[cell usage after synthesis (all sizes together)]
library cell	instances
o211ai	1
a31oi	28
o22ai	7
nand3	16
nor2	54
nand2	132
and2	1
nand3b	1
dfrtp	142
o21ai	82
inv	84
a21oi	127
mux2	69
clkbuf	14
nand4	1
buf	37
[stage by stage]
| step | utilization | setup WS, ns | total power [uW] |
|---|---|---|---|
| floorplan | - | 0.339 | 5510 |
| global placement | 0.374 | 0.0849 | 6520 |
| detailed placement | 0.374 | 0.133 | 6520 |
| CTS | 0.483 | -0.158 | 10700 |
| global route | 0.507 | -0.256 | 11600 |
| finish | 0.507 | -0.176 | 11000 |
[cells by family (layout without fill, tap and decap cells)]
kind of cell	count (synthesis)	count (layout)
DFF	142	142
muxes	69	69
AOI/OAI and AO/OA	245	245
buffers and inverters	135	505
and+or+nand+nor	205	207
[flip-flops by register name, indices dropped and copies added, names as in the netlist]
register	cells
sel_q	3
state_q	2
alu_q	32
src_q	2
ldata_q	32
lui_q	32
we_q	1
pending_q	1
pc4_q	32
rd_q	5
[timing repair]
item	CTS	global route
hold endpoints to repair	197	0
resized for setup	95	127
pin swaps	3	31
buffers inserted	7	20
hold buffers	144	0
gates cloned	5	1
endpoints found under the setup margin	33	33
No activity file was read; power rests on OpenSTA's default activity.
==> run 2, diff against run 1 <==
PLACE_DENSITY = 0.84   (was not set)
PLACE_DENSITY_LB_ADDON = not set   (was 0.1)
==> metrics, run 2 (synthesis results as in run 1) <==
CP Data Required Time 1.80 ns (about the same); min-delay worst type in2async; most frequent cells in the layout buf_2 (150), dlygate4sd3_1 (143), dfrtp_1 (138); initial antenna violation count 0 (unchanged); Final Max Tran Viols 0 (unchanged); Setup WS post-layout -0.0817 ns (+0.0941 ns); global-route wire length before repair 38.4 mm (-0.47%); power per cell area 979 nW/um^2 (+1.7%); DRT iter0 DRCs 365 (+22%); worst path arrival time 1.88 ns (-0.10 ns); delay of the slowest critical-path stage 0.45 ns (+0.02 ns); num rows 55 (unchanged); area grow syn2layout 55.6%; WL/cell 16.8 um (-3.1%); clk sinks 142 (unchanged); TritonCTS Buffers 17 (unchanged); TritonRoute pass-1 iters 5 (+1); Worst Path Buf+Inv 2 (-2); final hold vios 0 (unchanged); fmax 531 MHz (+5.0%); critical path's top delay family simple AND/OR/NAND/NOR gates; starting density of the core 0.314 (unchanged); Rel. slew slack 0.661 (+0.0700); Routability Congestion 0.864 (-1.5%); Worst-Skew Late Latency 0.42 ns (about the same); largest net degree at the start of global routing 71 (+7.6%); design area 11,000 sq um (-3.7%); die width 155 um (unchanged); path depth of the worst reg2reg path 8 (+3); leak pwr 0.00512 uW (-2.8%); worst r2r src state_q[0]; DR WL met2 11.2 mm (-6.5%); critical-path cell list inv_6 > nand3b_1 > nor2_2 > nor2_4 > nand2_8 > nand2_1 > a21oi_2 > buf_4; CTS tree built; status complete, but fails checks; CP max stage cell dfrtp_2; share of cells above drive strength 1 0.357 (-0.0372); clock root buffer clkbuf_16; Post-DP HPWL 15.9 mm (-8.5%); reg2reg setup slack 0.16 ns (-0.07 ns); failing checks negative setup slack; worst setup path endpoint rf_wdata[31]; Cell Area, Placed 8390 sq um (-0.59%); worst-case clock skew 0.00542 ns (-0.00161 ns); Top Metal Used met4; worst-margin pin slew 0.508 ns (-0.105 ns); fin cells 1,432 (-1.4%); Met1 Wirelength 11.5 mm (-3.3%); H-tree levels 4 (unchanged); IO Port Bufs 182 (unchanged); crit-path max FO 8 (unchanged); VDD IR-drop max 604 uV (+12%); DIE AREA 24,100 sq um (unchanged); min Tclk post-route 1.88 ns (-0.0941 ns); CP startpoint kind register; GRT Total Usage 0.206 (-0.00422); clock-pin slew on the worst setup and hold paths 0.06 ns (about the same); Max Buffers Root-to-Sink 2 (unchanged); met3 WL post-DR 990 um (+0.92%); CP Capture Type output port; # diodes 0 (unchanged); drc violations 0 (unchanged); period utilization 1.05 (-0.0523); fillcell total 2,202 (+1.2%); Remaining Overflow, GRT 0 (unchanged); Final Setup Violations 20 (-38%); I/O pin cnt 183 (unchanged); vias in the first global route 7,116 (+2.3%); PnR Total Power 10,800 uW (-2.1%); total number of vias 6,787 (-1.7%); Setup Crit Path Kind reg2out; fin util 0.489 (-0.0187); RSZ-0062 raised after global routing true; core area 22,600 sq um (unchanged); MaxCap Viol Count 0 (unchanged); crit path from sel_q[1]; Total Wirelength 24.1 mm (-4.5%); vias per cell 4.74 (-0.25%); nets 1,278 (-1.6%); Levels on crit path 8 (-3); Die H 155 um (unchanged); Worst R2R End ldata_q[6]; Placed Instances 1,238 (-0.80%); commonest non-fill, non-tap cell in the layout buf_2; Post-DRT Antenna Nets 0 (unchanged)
### config.mk
export PLATFORM = sky130hd
export DESIGN_NAME = eth_tx_arbiter
export DESIGN_NICKNAME = d
export VERILOG_FILES = /design/src/rtl/eth_tx_arbiter_pkg.sv /design/src/rtl/eth_tx_arbiter.sv
export SDC_FILE = /design/constraint.sdc
export NUM_CORES = 1
export LEC_CHECK = 0
export ABC_AREA = 1
export CAP_MARGIN = 25
export CORE_MARGIN = 10
export CORE_UTILIZATION = 40
export DETAILED_ROUTE_END_ITERATION = 16
export GPL_ROUTABILITY_DRIVEN = 0
export PLACE_DENSITY_LB_ADDON = 0.05
export SKIP_CTS_REPAIR_TIMING = 1
export SLEW_MARGIN = 40
export SYNTH_ARGS = -nofsm -noshare
export SYNTH_HDL_FRONTEND = slang
export SYNTH_SLANG_ARGS = --single-unit
### constraint.sdc
create_clock -name clk -period 5.05 [get_ports clk]
set_input_delay 0.505 -clock clk [delete_from_list [all_inputs] [get_ports clk]]
set_output_delay 0.505 -clock clk [all_outputs]
set_load 0.05 [all_outputs]
### src/rtl/eth_tx_arbiter_pkg.sv
// Shared definitions for the layer-2 transmit arbiter.
//   EthernetBus     : streaming frame bus (start, data_valid, bytes_valid, data, commit, drop)
//   ETHERTYPE_*     : ethertype values attached to each source
//   arb_state_e     : arbiter grant states
//   src_e           : source index (ARP / IPv4)
package eth_tx_arbiter_pkg;

  localparam logic [15:0] ETHERTYPE_ARP  = 16'h0806;
  localparam logic [15:0] ETHERTYPE_IPV4 = 16'h0800;

  // Same field layout as the shared EthernetBus definition used by the MAC framer.
  typedef struct packed {
    logic        start;
    logic        data_valid;
    logic [2:0]  bytes_valid;
    logic [31:0] data;
    logic        commit;
    logic        drop;
  } EthernetBus;

  typedef enum logic [1:0] {
    ST_IDLE       = 2'd0,
    ST_GRANT_ARP  = 2'd1,
    ST_GRANT_IPV4 = 2'd2
  } arb_state_e;

  typedef enum logic {
    SRC_ARP  = 1'b0,
    SRC_IPV4 = 1'b1
  } src_e;

endpackage

### src/rtl/eth_tx_arbiter.sv
// Arbitrates the single layer-2 transmit bus between the ARP responder and
// the IPv4 transmit path. The first source to start owns the bus until its
// commit/drop; colliding frames are discarded and counted; a watchdog
// force-drops frames longer than MAX_FRAME_WORDS.
// Ports:
//   clk, rst_n                        : clock, async active-low reset
//   arp_tx_bus / arp_tx_dst_mac       : ARP source frame + destination MAC
//   ipv4_tx_bus / ipv4_tx_dst_mac     : IPv4 source frame + destination MAC
//   tx_l2_bus / tx_l2_dst_mac         : arbitrated frame, 1 cycle latency
//   tx_l2_ethertype                   : ethertype of the granted source
//   perf_arp_sent / perf_ipv4_sent    : committed frames per source (wrapping)
//   perf_collisions / perf_timeouts   : rejected starts / watchdog drops (wrapping)
module eth_tx_arbiter
  import eth_tx_arbiter_pkg::*;
#(
  parameter int unsigned MAX_FRAME_WORDS = 400
) (
  input  logic        clk,
  input  logic        rst_n,
  input  EthernetBus  arp_tx_bus,
  input  logic [47:0] arp_tx_dst_mac,
  input  EthernetBus  ipv4_tx_bus,
  input  logic [47:0] ipv4_tx_dst_mac,
  output EthernetBus  tx_l2_bus,
  output logic [47:0] tx_l2_dst_mac,
  output logic [15:0] tx_l2_ethertype,
  output logic [31:0] perf_arp_sent,
  output logic [31:0] perf_ipv4_sent,
  output logic [31:0] perf_collisions,
  output logic [31:0] perf_timeouts
);

  localparam logic [15:0] MAX_WORDS = 16'(MAX_FRAME_WORDS);

  arb_state_e  state_q, state_d;
  src_e        last_q, last_d;
  logic        ign_arp_q, ign_arp_d;
  logic        ign_ipv4_q, ign_ipv4_d;
  logic [15:0] word_cnt_q, word_cnt_d;
  EthernetBus  bus_q, bus_d;
  logic [47:0] mac_q, mac_d;
  logic [15:0] ethertype_q, ethertype_d;
  logic [31:0] arp_sent_q, arp_sent_d;
  logic [31:0] ipv4_sent_q, ipv4_sent_d;
  logic [31:0] coll_q, coll_d;
  logic [31:0] tmo_q, tmo_d;

  logic        arp_term, ipv4_term, arp_start, ipv4_start;
  logic        grant_ipv4, g_start, g_term, o_start, at_limit;
  EthernetBus  g_bus;
  src_e        win;
  logic [1:0]  coll_inc;

  always_comb begin
    arp_term   = arp_tx_bus.commit | arp_tx_bus.drop;
    ipv4_term  = ipv4_tx_bus.commit | ipv4_tx_bus.drop;
    // An ignored source's start survives only if its own commit/drop
    // releases the ignore flag in the same cycle.
    arp_start  = arp_tx_bus.start & (~ign_arp_q | arp_term);
    ipv4_start = ipv4_tx_bus.start & (~ign_ipv4_q | ipv4_term);

    grant_ipv4 = (state_q == ST_GRANT_IPV4);
    g_bus      = grant_ipv4 ? ipv4_tx_bus : arp_tx_bus;
    g_start    = grant_ipv4 ? ipv4_start : arp_start;
    o_start    = grant_ipv4 ? arp_start : ipv4_start;
    g_term     = g_bus.commit | g_bus.drop;
    at_limit   = g_bus.data_valid & (word_cnt_q == MAX_WORDS);

    state_d     = state_q;
    last_d      = last_q;
    ign_arp_d   = ign_arp_q & ~arp_term;
    ign_ipv4_d  = ign_ipv4_q & ~ipv4_term;
    word_cnt_d  = word_cnt_q;
    bus_d       = '0;
    mac_d       = mac_q;
    ethertype_d = ethertype_q;
    arp_sent_d  = arp_sent_q;
    ipv4_sent_d = ipv4_sent_q;
    tmo_d       = tmo_q;
    win         = SRC_ARP;
    coll_inc    = '0;

    if (state_q == ST_IDLE) begin
      if (arp_start | ipv4_start) begin
        if (arp_start & ipv4_start) begin
          // Tie: the source not granted last time wins.
          win      = (last_q == SRC_IPV4) ? SRC_ARP : SRC_IPV4;
          coll_inc = 2'd1;
          if (win == SRC_ARP) ign_ipv4_d = 1'b1;
          else                ign_arp_d  = 1'b1;
        end else begin
          win = arp_start ? SRC_ARP : SRC_IPV4;
        end
        state_d     = (win == SRC_ARP) ? ST_GRANT_ARP : ST_GRANT_IPV4;
        last_d      = win;
        word_cnt_d  = '0;
        bus_d.start = 1'b1;
        mac_d       = (win == SRC_ARP) ? arp_tx_dst_mac : ipv4_tx_dst_mac;
        ethertype_d = (win == SRC_ARP) ? ETHERTYPE_ARP : ETHERTYPE_IPV4;
      end
    end else begin
      mac_d = grant_ipv4 ? ipv4_tx_dst_mac : arp_tx_dst_mac;
      if (o_start) begin
        coll_inc = coll_inc + 2'd1;
        if (grant_ipv4) ign_arp_d  = 1'b1;
        else            ign_ipv4_d = 1'b1;
      end
      if (g_term) begin
        state_d = ST_IDLE;
        // Starts are only accepted in IDLE, so a restart on the ending cycle is a collision.
        if (g_start) begin
          coll_inc = coll_inc + 2'd1;
          if (grant_ipv4) ign_ipv4_d = 1'b1;
          else            ign_arp_d  = 1'b1;
        end
        if (at_limit) begin
          bus_d.drop = 1'b1;
          tmo_d      = tmo_q + 32'd1;
        end else begin
          bus_d.data_valid  = g_bus.data_valid;
          bus_d.bytes_valid = g_bus.bytes_valid;
          bus_d.data        = g_bus.data;
          if (g_bus.drop) begin
            bus_d.drop = 1'b1;
          end else begin
            bus_d.commit = 1'b1;
            if (grant_ipv4) ipv4_sent_d = ipv4_sent_q + 32'd1;
            else            arp_sent_d  = arp_sent_q + 32'd1;
          end
        end
      end else if (g_start) begin
        bus_d.start       = 1'b1;
        bus_d.data_valid  = g_bus.data_valid;
        bus_d.bytes_valid = g_bus.bytes_valid;
        bus_d.data        = g_bus.data;
        word_cnt_d        = {15'd0, g_bus.data_valid};
      end else if (at_limit) begin
        bus_d.drop = 1'b1;
        tmo_d      = tmo_q + 32'd1;
        state_d    = ST_IDLE;
        if (grant_ipv4) ign_ipv4_d = 1'b1;
        else            ign_arp_d  = 1'b1;
      end else begin
        bus_d.data_valid  = g_bus.data_valid;
        bus_d.bytes_valid = g_bus.bytes_valid;
        bus_d.data        = g_bus.data;
        if (g_bus.data_valid) word_cnt_d = word_cnt_q + 16'd1;
      end
    end

    coll_d = coll_q + 32'(coll_inc);
  end

  always_ff @(posedge clk or negedge rst_n) begin
    if (!rst_n) begin
      state_q     <= ST_IDLE;
      last_q      <= SRC_IPV4;
      ign_arp_q   <= 1'b0;
      ign_ipv4_q  <= 1'b0;
      word_cnt_q  <= '0;
      bus_q       <= '0;
      mac_q       <= '0;
      ethertype_q <= '0;
      arp_sent_q  <= '0;
      ipv4_sent_q <= '0;
      coll_q      <= '0;
      tmo_q       <= '0;
    end else begin
      state_q     <= state_d;
      last_q      <= last_d;
      ign_arp_q   <= ign_arp_d;
      ign_ipv4_q  <= ign_ipv4_d;
      word_cnt_q  <= word_cnt_d;
      bus_q       <= bus_d;
      mac_q       <= mac_d;
      ethertype_q <= ethertype_d;
      arp_sent_q  <= arp_sent_d;
      ipv4_sent_q <= ipv4_sent_d;
      coll_q      <= coll_d;
      tmo_q       <= tmo_d;
    end
  end

  assign tx_l2_bus       = bus_q;
  assign tx_l2_dst_mac   = mac_q;
  assign tx_l2_ethertype = ethertype_q;
  assign perf_arp_sent   = arp_sent_q;
  assign perf_ipv4_sent  = ipv4_sent_q;
  assign perf_collisions = coll_q;
  assign perf_timeouts   = tmo_q;

endmodule

After elaboration in Yosys (flattened, before gate mapping):

Cells that the tools add are included.

* reduce and logical (&&, ||, !) cells: 9
* add/subtract/negate cells: 6
* muxes and demuxes: 73
* bitwise gates (word level): 20
* equal/unequal tests: 7

Operator list (count)
* $mux W48: 4
* $mux W36: 3
* $add A32 B1 Y32 const B: 3
* $mux W16: 6
* $mux W32: 3
* $mux W38: 2
* $mux W1: 43
* $mux W37: 1
* $add A32 B2 Y32: 1
* $mux W2: 10
* $add A16 B1 Y16 const B: 1
* $eq A16 B9 Y1 const B: 1
* $reduce_and A5 Y1: 2
* $not A1 Y1: 8
* $and A1 B1 Y1: 6
* $ne A2 B1 Y1 const B: 3
* $or A1 B1 Y1: 6
* $reduce_bool A3 Y1: 2
* $reduce_and A2 Y1: 2
* $reduce_and A4 Y1: 1
* $mux W3: 1
* $ne A3 B1 Y1 const B: 1
* $ne A3 B2 Y1 const B: 1
* $reduce_and A3 Y1: 1
* other kinds (3): 3

* output and inout port bits: 231
* register bits: 252
* input port bits: 176
* word-level logic and storage cells: 132

Longest topological paths before layout:

* depth in word-level cells: 11
* gate-level depth with buffers: 22

Least setup slack after synthesis:

Ideal clock, no wire load.

* path kind: input -> register
* from: input port arp_tx_bus[1] (netlist name)
* to: register coll_q[20], in the netlist perf_collisions[20]
* cell stages on the path: 21
* required time: 4.908 ns
* data arrival time: 2.917 ns
* path slack: 1.991 ns
* cell sequence: inv_1 nand3_1 nand2_1 inv_1 nand2_1 o21ai_0 ha_1 nand2_1 nand2_1 o21ai_0 nand2_1 ha_1 inv_1 fa_1 inv_1 nand3_1 nor2_1 nand2_1 nor2_1 nand3b_1 xnor2_1

* longest elaborated chain between the ends: 11

RTL lines
* start, declared: RTL line eth_tx_arbiter.sv:20 `input EthernetBus arp_tx_bus,`
* $or A1 B1 Y1: RTL line eth_tx_arbiter.sv:55 `arp_term = arp_tx_bus.commit | arp_tx_bus.drop;`
* $or A1 B1 Y1: RTL line eth_tx_arbiter.sv:59 `arp_start = arp_tx_bus.start & (~ign_arp_q | arp_term);`
* $and A1 B1 Y1: RTL line eth_tx_arbiter.sv:59
* $mux W1: RTL line eth_tx_arbiter.sv:65 `o_start = grant_ipv4 ? arp_start : ipv4_start;`
* $mux W1: RTL line eth_tx_arbiter.sv:103 `if (o_start) begin`
* $mux W2: RTL line eth_tx_arbiter.sv:83 `if (state_q == ST_IDLE) begin`
* $add A2 B1 Y2: RTL line eth_tx_arbiter.sv:112 `coll_inc = coll_inc + 2'd1;`
* $mux W2: RTL line eth_tx_arbiter.sv:111 `if (g_start) begin`
* $mux W2: RTL line eth_tx_arbiter.sv:108 `if (g_term) begin`
* $mux W2 *: RTL line eth_tx_arbiter.sv:83
* $add A32 B2 Y32 *: RTL line eth_tx_arbiter.sv:151 `coll_d = coll_q + 32'(coll_inc);`
* named net coll_d[20]: RTL line eth_tx_arbiter.sv:45 `logic [31:0] coll_q, coll_d;`
* end signal, assigned: RTL line eth_tx_arbiter.sv:179 `coll_q <= coll_d;`
* end, declared: RTL line eth_tx_arbiter.sv:45

The timed path passes the listed nets; every way through them passes the cells marked *. The select of a mux whose other input is x is not followed.
A chain may end at the register's enable or synchronous reset.

Worst setup path in the final report:

* from: register state_q[0]
* to: register coll_q[20], in the netlist perf_collisions[20]

* longest elaborated chain between the ends: 9

RTL lines
* start, declared: RTL line eth_tx_arbiter.sv:35 `arb_state_e state_q, state_d;`
* start signal, assigned: RTL line eth_tx_arbiter.sv:169 `state_q <= state_d;`
* $eq A2 B2 Y1: RTL line eth_tx_arbiter.sv:62 `grant_ipv4 = (state_q == ST_GRANT_IPV4);`
* $mux W1: RTL line eth_tx_arbiter.sv:65
* $mux W1: RTL line eth_tx_arbiter.sv:103
* $mux W2: RTL line eth_tx_arbiter.sv:83
* $add A2 B1 Y2: RTL line eth_tx_arbiter.sv:112
* $mux W2: RTL line eth_tx_arbiter.sv:111
* $mux W2: RTL line eth_tx_arbiter.sv:108
* $mux W2 *: RTL line eth_tx_arbiter.sv:83
* $add A32 B2 Y32 *: RTL line eth_tx_arbiter.sv:151
* named net coll_d[20]: RTL line eth_tx_arbiter.sv:45

Marks and branches as above.

==> results.ini <==
[cts]
htreeDepth = 1
cts_root_buf = clkbuf_16
clk_latency_ps = 550
cts_sinks = 238
clock_path_buffers = 3
path_clk_slew_ps = 50
numCtsBuffers = 30
cts_tree = built

[layout]
final_cell_count_no_fill = 2812
fillCellCount = 3210
nNetsFinal = 2531
regArea_um2 = 5960
multi_input_area_um2 = 6900
area_growth_syn_to_layout_pct = 38.5
final_layout_size_suffix_gt1_share_pct = 3.51

[power_and_ir_drop]
switching_share_pct = 46.0
p_int_w = 0.00487
max-vdd-ir-drop_uv = 309
pwr-share-seq_pct = 29.6
power.density_nw_per_um2 = 478
power_switching_w = 0.00415
leakage_nw = 8.75
share_clk_of_total_power_pct = 22.7
finalPower_w = 0.00902
p_comb_share_pct = 47.7

[worst_setup_path]
start_kind = register
crit_family = simple AND/OR/NAND/NOR gates
crit_path_max_fanout = 23
crit_type = reg -> reg
worstPathRequired_ps = 5460
crit_top_cell = nand2_1
slowest_stage = nor2_4
slowest_delay_ps = 470
worst_ep_arrival_time_ps = 3960
path_cells = nor2_4 -> buf_4 -> nand2_1 -> nand2_1 -> nand3_2 -> nand2_1 -> o21ai_0 -> nand2_1 -> ha_1 -> inv_1 -> fa_1 -> inv_1 -> nand3_1 -> nor2_1 -> nand2_1 -> nor2_1 -> nand3b_1 -> xnor2_1
crit_buf_inv = 3
endpoint_kind = register

[yosys]
synth_area_leaders = dfrtp_1 44%, nand2_1 26%, nor2_1 5.9%
avgSynthCellArea_um2 = 6.92
yosysTopAreaCellShare_pct = 43.6
synthesis.area_um2 = 13600
synth-compound-area-share_pct = 3.73
synth_area_leader_cell = dfrtp_1
synth-simple-area-share_pct = 40.2
yosys.area_share.xor_xnor_pct = 5.40
synth-async-reset-ratio_pct = 100
synth_ff_type = dfrtp_1
yosysSeqAreaShare_pct = 43.8
ys_ff_latch = 238
ys_types = 34
synth_top_family_by_area = simple AND/OR/NAND/NOR gates
synth_edf_count = 0
synth_adder_area_share_pct = 0.882
synth_cells = 1968
synth_warnings = 0
muxShareOfSynthArea_pct = 0

[detailed_routing]
firstDrtPassIters = 5
final_antenna_net_count = 0
vias_per_cell = 4.86
wl_per_cell_um = 17.5
vias = 13700
drc = 0
wl_um = 49300
drt_iter0_markers = 759

[global_routing]
grt_pass1_wl_um = 77300
overflow = 0
grt_max_degree = 78
grt_pass1_vias = 13700
antenna_found_initial = 1
grtUsageTotal_pct = 23.0

[sta]
setup-violations-final = 0
rsz0062_at_grt = no
fin_crit_ps = 3550
setup_tns_ps = 0
fmax_ghz = 0.282
fin_worst_skew_ps = 11.2
fin_crit_sh_pct = 70.2
relSlewSlack_pct = 45.8
hold_viol = 0
drv_slew = 0
worst_pin_slew_ps = 810

[flow_run]
maxCapViolCount = 0

[floorplan]
rows = 67
core_area_um2 = 33500
dieArea_um2 = 41800
ios = 407
start_util_pct = 40.6
fp.dieW_um = 204
die_h_um = 204

[place]
hpwl_um = 38300
port_buffers = 393
dp.cells = 2761

[worst_hold_path]
hold_path.class = reg -> reg

[status]
outcome = finished clean

[cell families (layout without fill, tap and decap cells)]
kind of cell / Yosys count / in the layout
AND/OR/NAND/NOR: 1357 / 1357
flip-flops: 238 / 238
other: 1 / 14
buffers and inverters: 185 / 568
AO/OA/AOI/OAI: 94 / 94
adder cells (fa/ha/maj): 9 / 9
XOR/XNOR: 84 / 84
[layout make-up]
cell class,instances,share of cell area (%)
Antenna cell,1,0.0133
Timing Repair Buffer,406,21.6
Multi-Input combinational cell,1557,36.6
Clock buffer,47,4.96
Clock inverter,2,0.0531
Sequential cell,238,31.6
Inverter,113,2.25
Tap cell,448,2.97
[sequential cells by signal (all words and copies together), names as in the netlist]
register	count
perf_ipv4_sent	32
word_cnt_q	16
tx_l2_ethertype	2
perf_arp_sent	32
ign_ipv4_q	1
perf_timeouts	32
perf_collisions	32
last_q	1
tx_l2_bus	39
tx_l2_dst_mac	48
state_q	2
ign_arp_q	1
[Yosys cell counts, types with 2 or more instances]
master / n
nor3b_1: 2
nand3b_1: 23
nor2_2: 2
nor3_1: 28
dfrtp_1: 237
buf_4: 17
o21ai_2: 2
o21ai_1: 23
inv_1: 105
a21boi_0: 10
nand2_2: 7
ha_1: 8
nor2_1: 213
buf_6: 4
nand4_1: 17
inv_2: 7
clkbuf_1: 26
o21ai_0: 18
a21oi_1: 39
xor2_1: 48
buf_2: 25
xnor2_1: 36
nand3_1: 122
nand3_2: 3
nand2_1: 937
[stage by stage]
stage	cell area, um2	setup slack (ps)	utilization (%)	hold WS [ps]
after floorplan	13700	1990	-	209
after global placement	17900	1210	53.3	459
after detailed placement	17900	1180	53.4	457
after CTS	18800	1530	56.2	-109
after global routing	18900	1100	56.2	497
final	18900	1500	56.2	472
[routing by layer]
layer	vias to the layer above	GRT usage (%)	routed length [um]
met2	400	39.7	24100
li1	6855	-	-
met5	-	0	0
met4	0	4.31	775
met1	6369	28.4	20700
met3	47	6.14	3720
[worst reg2reg max path, stage by stage (launching register included)]
cell and delay (ps):
dfrtp_1 450, nor2_4 470, buf_4 360, nand2_1 80
nand2_1 100, nand3_2 120, nand2_1 80, o21ai_0 70
nand2_1 80, ha_1 150, inv_1 50, fa_1 420
inv_1 80, nand3_1 150, nor2_1 270, nand2_1 130
nor2_1 110, nand3b_1 100, xnor2_1 150
[cell usage in the layout, fill, tap and decap left out, types with 2 or more instances in the layout]
cell	n
buf_4	10
nor3b_1	2
nand2_2	8
clkdlybuf4s50_1	392
nand3_1	121
nand2_1	936
inv_1	105
clkbuf_1	6
a21boi_0	10
o21ai_2	2
dfrtp_1	237
xor2_1	48
nand4_1	17
clkbuf_16	31
clkbuf_8	10
ha_1	8
a21oi_1	39
nor2_1	213
nand3b_1	23
o21ai_1	23
nor3_1	28
nor2_4	2
inv_2	7
clkinv_2	2
nand3_2	4
o21ai_0	18
conb_1	13
xnor2_1	36
[power groups by stage]
stage	Clock (W)	Combinational, W	Sequential, W
after floorplan	0	0.00131	0.00409
after global placement	0	0.00432	0.00268
after detailed placement	0	0.00433	0.00269
after CTS	0.00210	0.00434	0.00267
after global routing	0.00218	0.00460	0.00273
final	0.00205	0.00430	0.00267
[worst paths after layout]
path,cells past startpoint,from,endpoint,slack (ps)
setup / recovery,18,state_q[0],perf_collisions[20],1500
hold / removal,1,tx_l2_ethertype[11],tx_l2_ethertype[11],470
setup reg to reg,18,state_q[0],perf_collisions[20],1500
hold reg to reg,1,tx_l2_ethertype[11],tx_l2_ethertype[11],470
max in group asynchronous,4,rst_n,perf_collisions[23],3200
min in group asynchronous,2,rst_n,perf_ipv4_sent[3],490
No activity file was read; power rests on OpenSTA's default activity.
**config.mk**
```make
export PLATFORM = sky130hd
export DESIGN_NAME = fit_display_sequencer_flat
export DESIGN_NICKNAME = d
export VERILOG_FILES = /design/src/rtl/fit_pkg.sv /design/src/rtl/fit_display_sequencer_if.sv /design/src/rtl/fit_bin2bcd_seq.sv /design/src/rtl/fit_display_sequencer.sv /design/src/flat_wrapper.sv
export SDC_FILE = /design/constraint.sdc
export NUM_CORES = 1
export LEC_CHECK = 0
export CORE_ASPECT_RATIO = 2
export CORE_MARGIN = 2
export CORE_UTILIZATION = 45
export CTS_BUF_LIST = sky130_fd_sc_hd__clkbuf_4
export CTS_CLUSTER_DIAMETER = 120
export DETAILED_ROUTE_END_ITERATION = 8
export GPL_TIMING_DRIVEN = 0
export PLACE_DENSITY_LB_ADDON = 0.15
export SYNTH_ARGS = -nofsm -noshare
export SYNTH_HDL_FRONTEND = slang
export SYNTH_SLANG_ARGS = --single-unit
```
**constraint.sdc**
```tcl
create_clock -name clk -period 6.8 [get_ports clk]
set_input_delay 2.04 -clock clk [delete_from_list [all_inputs] [get_ports clk]]
set_output_delay 2.04 -clock clk [all_outputs]
set_load 0.05 [all_outputs]
```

★ ★ ★ ★

About this exercise:
Take exactly the lines from the one containing "0.0849 | 6520 |" through the one containing "run 2, diff" in the data above, and output them with nothing added.

Response to the exercise:
| global placement | 0.374 | 0.0849 | 6520 |
| detailed placement | 0.374 | 0.133 | 6520 |
| CTS | 0.483 | -0.158 | 10700 |
| global route | 0.507 | -0.256 | 11600 |
| finish | 0.507 | -0.176 | 11000 |
[cells by family (layout without fill, tap and decap cells)]
kind of cell	count (synthesis)	count (layout)
DFF	142	142
muxes	69	69
AOI/OAI and AO/OA	245	245
buffers and inverters	135	505
and+or+nand+nor	205	207
[flip-flops by register name, indices dropped and copies added, names as in the netlist]
register	cells
sel_q	3
state_q	2
alu_q	32
src_q	2
ldata_q	32
lui_q	32
we_q	1
pending_q	1
pc4_q	32
rd_q	5
[timing repair]
item	CTS	global route
hold endpoints to repair	197	0
resized for setup	95	127
pin swaps	3	31
buffers inserted	7	20
hold buffers	144	0
gates cloned	5	1
endpoints found under the setup margin	33	33
No activity file was read; power rests on OpenSTA's default activity.
==> run 2, diff against run 1 <==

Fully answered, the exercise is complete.